We have proposed an SC method to identify differential interactions in nonlinear dynamic biological networks, based on a statistical test to compare multiple linear regression equations. In addition to be able to announce two networks are different, the method can also detect which node in the network has experienced an interaction shift. Our simulation studies demonstrated that the performance of SC approach is substantially superior to the NC method under various noise levels, sample sizes, and interaction complexities.

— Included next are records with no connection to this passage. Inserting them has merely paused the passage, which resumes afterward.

$ cat src/rtl/bsg_gw_bringup_sequencer.sv
// Gateway bring-up sequencer: drives the clock selects, times the clock/core reset
// release, serialises the tag words LSB first and waits for every link to come up.
module bsg_gw_bringup_sequencer #(
  parameter int num_links_p       = 20,
  parameter int tag_width_p       = 16,
  parameter int num_tag_words_p   = 4,
  parameter int clk_rst_cycles_p  = 64,
  parameter int sel_settle_cycles_p = 16,
  parameter int core_rst_cycles_p = 32,
  parameter int tag_gap_cycles_p  = 2,
  parameter int link_timeout_p    = 4096
) (
  input  logic                                     clk_i,
  input  logic                                     reset_n_i,
  input  logic                                     start_i,
  input  logic [2:0]                               sel_i,
  input  logic [num_tag_words_p*tag_width_p-1:0]   tag_payload_i,
  input  logic [num_links_p-1:0]                   link_up_i,
  output logic [2:0]                               sel_o,
  output logic                                     clk_reset_o,
  output logic                                     core_reset_o,
  output logic                                     tag_en_o,
  output logic                                     tag_data_o,
  output logic                                     busy_o,
  output logic                                     done_o,
  output logic                                     error_o
);

  localparam int PW = num_tag_words_p * tag_width_p;
  localparam int TW = (PW > 0) ? PW : 1;

  function automatic int max2(input int a, input int b);
    return (a > b) ? a : b;
  endfunction

  localparam int MAX_CYC = max2(max2(max2(sel_settle_cycles_p, clk_rst_cycles_p),
                                     max2(core_rst_cycles_p, tag_gap_cycles_p)),
                                max2(link_timeout_p, tag_width_p));
  localparam int CW = $clog2(MAX_CYC + 1);
  localparam int WW = (num_tag_words_p > 1) ? $clog2(num_tag_words_p) : 1;

  localparam logic [CW-1:0] SETTLE_LAST = CW'(sel_settle_cycles_p - 1);
  localparam logic [CW-1:0] CLKRST_LAST = CW'(clk_rst_cycles_p - 1);
  localparam logic [CW-1:0] BIT_LAST    = CW'(tag_width_p - 1);
  localparam logic [CW-1:0] GAP_LAST    = CW'(tag_gap_cycles_p - 1);
  localparam logic [CW-1:0] CORE_LAST   = CW'(core_rst_cycles_p - 1);
  localparam logic [CW-1:0] LINK_LAST   = CW'(link_timeout_p - 1);
  localparam logic [WW-1:0] WORD_LAST   = WW'(num_tag_words_p - 1);

  typedef enum logic [3:0] {
    S_IDLE, S_SEL_SETTLE, S_CLK_RST, S_TAG_SHIFT, S_TAG_GAP,
    S_CORE_RST, S_LINK_WAIT, S_DONE, S_ERROR
  } state_e;

  state_e          r_state;
  logic [CW-1:0]   r_cnt;
  logic [WW-1:0]   r_word;
  logic [TW-1:0]   r_tag;
  logic [2:0]      r_sel;
  logic            r_clk_reset;
  logic            r_core_reset;
  logic            r_tag_en;
  logic            r_tag_data;
  logic            r_busy;
  logic            r_done;
  logic            r_error;

  // r_tag is a working copy that shifts out one bit per tag cycle; words are
  // contiguous in the payload, so a single shifter covers every word in order.
  always_ff @(posedge clk_i or negedge reset_n_i) begin
    if (!reset_n_i) begin
      r_state      <= S_IDLE;
      r_cnt        <= '0;
      r_word       <= '0;
      r_tag        <= '0;
      r_sel        <= '0;
      r_clk_reset  <= 1'b1;
      r_core_reset <= 1'b1;
      r_tag_en     <= 1'b0;
      r_tag_data   <= 1'b0;
      r_busy       <= 1'b0;
      r_done       <= 1'b0;
      r_error      <= 1'b0;
    end else begin
      case (r_state)
        S_IDLE, S_DONE, S_ERROR: begin
          if (start_i) begin
            r_state      <= S_SEL_SETTLE;
            r_sel        <= sel_i;
            r_tag        <= TW'(tag_payload_i);
            r_clk_reset  <= 1'b1;
            r_core_reset <= 1'b1;
            r_busy       <= 1'b1;
            r_done       <= 1'b0;
            r_error      <= 1'b0;
            r_cnt        <= '0;
            r_word       <= '0;
          end
        end
        S_SEL_SETTLE: begin
          if (r_cnt == SETTLE_LAST) begin
            r_state <= S_CLK_RST;
            r_cnt   <= '0;
          end else begin
            r_cnt <= r_cnt + CW'(1);
          end
        end
        S_CLK_RST: begin
          if (r_cnt == CLKRST_LAST) begin
            r_clk_reset <= 1'b0;
            r_cnt       <= '0;
            if (num_tag_words_p == 0) begin
              r_state <= S_CORE_RST;
            end else begin
              r_state    <= S_TAG_SHIFT;
              r_tag_en   <= 1'b1;
              r_tag_data <= r_tag[0];
              r_tag      <= r_tag >> 1;
            end
          end else begin
            r_cnt <= r_cnt + CW'(1);
          end
        end
        S_TAG_SHIFT: begin
          if (r_cnt == BIT_LAST) begin
            r_cnt <= '0;
            if (r_word == WORD_LAST) begin
              r_state    <= S_CORE_RST;
              r_tag_en   <= 1'b0;
              r_tag_data <= 1'b0;
            end else begin
              r_word <= r_word + WW'(1);
              if (tag_gap_cycles_p == 0) begin
                r_tag_data <= r_tag[0];
                r_tag      <= r_tag >> 1;
              end else begin
                r_state    <= S_TAG_GAP;
                r_tag_en   <= 1'b0;
                r_tag_data <= 1'b0;
              end
            end
          end else begin
            r_cnt      <= r_cnt + CW'(1);
            r_tag_data <= r_tag[0];
            r_tag      <= r_tag >> 1;
          end
        end
        S_TAG_GAP: begin
          if (r_cnt == GAP_LAST) begin
            r_state    <= S_TAG_SHIFT;
            r_cnt      <= '0;
            r_tag_en   <= 1'b1;
            r_tag_data <= r_tag[0];
            r_tag      <= r_tag >> 1;
          end else begin
            r_cnt <= r_cnt + CW'(1);
          end
        end
        S_CORE_RST: begin
          if (r_cnt == CORE_LAST) begin
            r_state      <= S_LINK_WAIT;
            r_core_reset <= 1'b0;
            r_cnt        <= '0;
          end else begin
            r_cnt <= r_cnt + CW'(1);
          end
        end
        S_LINK_WAIT: begin
          // all-links-up takes priority over a coincident timeout
          if (&link_up_i) begin
            r_state <= S_DONE;
            r_busy  <= 1'b0;
            r_done  <= 1'b1;
          end else if (r_cnt == LINK_LAST) begin
            r_state <= S_ERROR;
            r_busy  <= 1'b0;
            r_error <= 1'b1;
          end else begin
            r_cnt <= r_cnt + CW'(1);
          end
        end
        default: r_state <= S_IDLE;
      endcase
    end
  end

  assign sel_o        = r_sel;
  assign clk_reset_o  = r_clk_reset;
  assign core_reset_o = r_core_reset;
  assign tag_en_o     = r_tag_en;
  assign tag_data_o   = r_tag_data;
  assign busy_o       = r_busy;
  assign done_o       = r_done;
  assign error_o      = r_error;

endmodule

The cdc2-cyclin interaction cell division cycle model was also used to test the proposed method on real biological networks and our method achieved much improved identification accuracy of differential interactions over the NC method. The SC method is much more sensitive to detect consistent interaction changes while keeping a low Type I error.

Our comparative modeling is capable of generating two lists: one is a list of the genes whose regulatory relationships from a common concerting theme under the comparative conditions, such as [C2], [CP], [Y] and [Y P] in the cell cycle model; the other is the list of genes whose regulatory relationships consistently demonstrated distinctive signatures under the comparative conditions, such as [pM] and [M] in the cell cycle model.

We are working on applying the proposed method on studying differential gene interactions between embryonic and postnatal stages in mouse cerebellar development. We anticipate our approach widely applicable to many comparative experimental designs in life science research.